Within a year of the massive boulder that was moved to LACMA and the space shuttle Endeavour's tour of Inglewood and South LA, preparations are under way to haul another massive object through city streets.
This time it is Chevron that plans on transporting six 500,000-pound drums from Redondo Beach's King Harbor to the energy's refinery in El Segundo.
On Monday in Redondo Beach, crews removed four palm trees from the center median on Harbor Drive at Herondo Street, and they’re getting ready to re-route utilities to clear the way for the huge steel drums, which are currently at the Port of LA.
They're called coker drums, and they’re used by Chevron to make fuel. They were shipped in last month from a manufacturer in Spain.
In a few weeks, they’ll be moved by barge over water to King Harbor. The drums will then be carried by truck up Sepulveda Boulevard north to Rosecrans Avenue, where the to Chevron El Segundo Refinery sits. The drums will replace aging equipment there.

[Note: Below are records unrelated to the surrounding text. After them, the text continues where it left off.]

==> config.mk <==
export PLATFORM = sky130hd
export DESIGN_NAME = cdc_fifo_read_side
export DESIGN_NICKNAME = d
export VERILOG_FILES = /design/src/rtl/cdc_fifo_read_side.sv
export SDC_FILE = /design/constraint.sdc
export NUM_CORES = 1
export LEC_CHECK = 0
export ABC_CLOCK_PERIOD_IN_PS = 1700
export CELL_PAD_IN_SITES_DETAIL_PLACEMENT = 1
export CELL_PAD_IN_SITES_GLOBAL_PLACEMENT = 2
export CORE_MARGIN = 4
export CORE_UTILIZATION = 27
export CTS_BUF_LIST = sky130_fd_sc_hd__clkbuf_16
export CTS_CLUSTER_SIZE = 8
export DETAILED_ROUTE_END_ITERATION = 8
export PLACE_DENSITY = 0.72
export SETUP_SLACK_MARGIN = 0.1
export SYNTH_ARGS = -nofsm -noshare
export SYNTH_HDL_FRONTEND = slang
export SYNTH_SLANG_ARGS = --single-unit
==> constraint.sdc <==
create_clock -name clock -period 1.7 [get_ports clock]
set_clock_uncertainty 0.1 [all_clocks]
set_input_delay 0.51 -clock clock [delete_from_list [all_inputs] [get_ports clock]]
set_output_delay 0.51 -clock clock [all_outputs]
set_load 0.1 [all_outputs]
==> src/rtl/cdc_fifo_read_side.sv <==
// Read half of a dual-clock FIFO: synchronizes the write pointer into the read
// clock domain, derives empty, and presents a registered output word with backpressure.
module cdc_fifo_read_side #(
    parameter int ADDRESS_WIDTH = 4,
    parameter int DATA_WIDTH    = 8,
    parameter int SYNC_STAGES   = 2
) (
    input  logic                     clock,
    input  logic                     reset,
    input  logic [ADDRESS_WIDTH-1:0] write_address_gray,
    input  logic [DATA_WIDTH-1:0]    memory_read_data,
    input  logic                     read_ready,
    output logic [ADDRESS_WIDTH-1:0] read_address,
    output logic [ADDRESS_WIDTH-1:0] read_address_gray,
    output logic [DATA_WIDTH-1:0]    read_data,
    output logic                     read_valid,
    output logic                     empty
);

    function automatic logic [ADDRESS_WIDTH-1:0] gray_to_binary(input logic [ADDRESS_WIDTH-1:0] g);
        logic [ADDRESS_WIDTH-1:0] b;
        b[ADDRESS_WIDTH-1] = g[ADDRESS_WIDTH-1];
        for (int i = ADDRESS_WIDTH - 2; i >= 0; i--) begin
            b[i] = b[i+1] ^ g[i];
        end
        return b;
    endfunction

    function automatic logic [ADDRESS_WIDTH-1:0] binary_to_gray(input logic [ADDRESS_WIDTH-1:0] b);
        return b ^ (b >> 1);
    endfunction

    logic [ADDRESS_WIDTH-1:0] r_sync [SYNC_STAGES];
    logic [ADDRESS_WIDTH-1:0] r_read_address;
    logic [ADDRESS_WIDTH-1:0] r_read_address_gray;
    logic [DATA_WIDTH-1:0]    r_read_data;
    logic                     r_read_valid;

    logic [ADDRESS_WIDTH-1:0] w_wsync;
    logic [ADDRESS_WIDTH-1:0] w_next_address;
    logic                     w_empty;
    logic                     w_load;

    // The first stage samples the asynchronous Gray pointer directly; only one bit
    // moves per write increment, so a metastable capture resolves to old or new.
    always_ff @(posedge clock or posedge reset) begin
        if (reset) begin
            for (int i = 0; i < SYNC_STAGES; i++) begin
                r_sync[i] <= '0;
            end
        end else begin
            r_sync[0] <= write_address_gray;
            for (int i = 1; i < SYNC_STAGES; i++) begin
                r_sync[i] <= r_sync[i-1];
            end
        end
    end

    assign w_wsync        = gray_to_binary(r_sync[SYNC_STAGES-1]);
    assign w_empty        = (r_read_address == w_wsync);
    assign w_next_address = r_read_address + 1'b1;
    assign w_load         = (!r_read_valid || read_ready) && !w_empty;

    // Loading and accepting may coincide, which keeps the output full every cycle.
    always_ff @(posedge clock or posedge reset) begin
        if (reset) begin
            r_read_address      <= '0;
            r_read_address_gray <= '0;
            r_read_data         <= '0;
            r_read_valid        <= 1'b0;
        end else if (w_load) begin
            r_read_data         <= memory_read_data;
            r_read_valid        <= 1'b1;
            r_read_address      <= w_next_address;
            r_read_address_gray <= binary_to_gray(w_next_address);
        end else if (r_read_valid && read_ready) begin
            r_read_valid        <= 1'b0;
        end
    end

    assign read_address      = r_read_address;
    assign read_address_gray = r_read_address_gray;
    assign read_data         = r_read_data;
    assign read_valid        = r_read_valid;
    assign empty             = w_empty;

endmodule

"We’ve spent over the last year planning and collaborating with local cities, with Caltrans, with a lot of the lessons learned from the space shuttle," Chevron spokesman Jeff Wilson said.
Massive crowds lined the streets last year to see the Endeavour squeeze between trees and structures, sometimes coming within inches of businesses.
This time, some of the same equipment will be used to move the Chevron cylinders. They’re not quite as fun to look at, but they are nearly as big. And Chevron says they’re necessary to the Southland.
"The refinery supplies 20 percent of the motor vehicle fuel in Southern Cailfornia and 40 percent of jet fuel at LAX," Wilson said.
The new drums will be moved two at a time, overnight, on three consecutive Wednesdays beginning Feb. 20.
As with the space shuttle move, some power lines will have to be raised to make room for the Chevron effort. Trees will be trimmed and traffic signals moved again as well.
Though far fewer trees had to be removed than were cut down for the shuttle move, the uprooting is getting mixed reviews from residents in the South Bay.
"I like the palms," Redondo Beach resident Justin Douglas said. "They’re old and gorgeous and shouldn’t be cut down."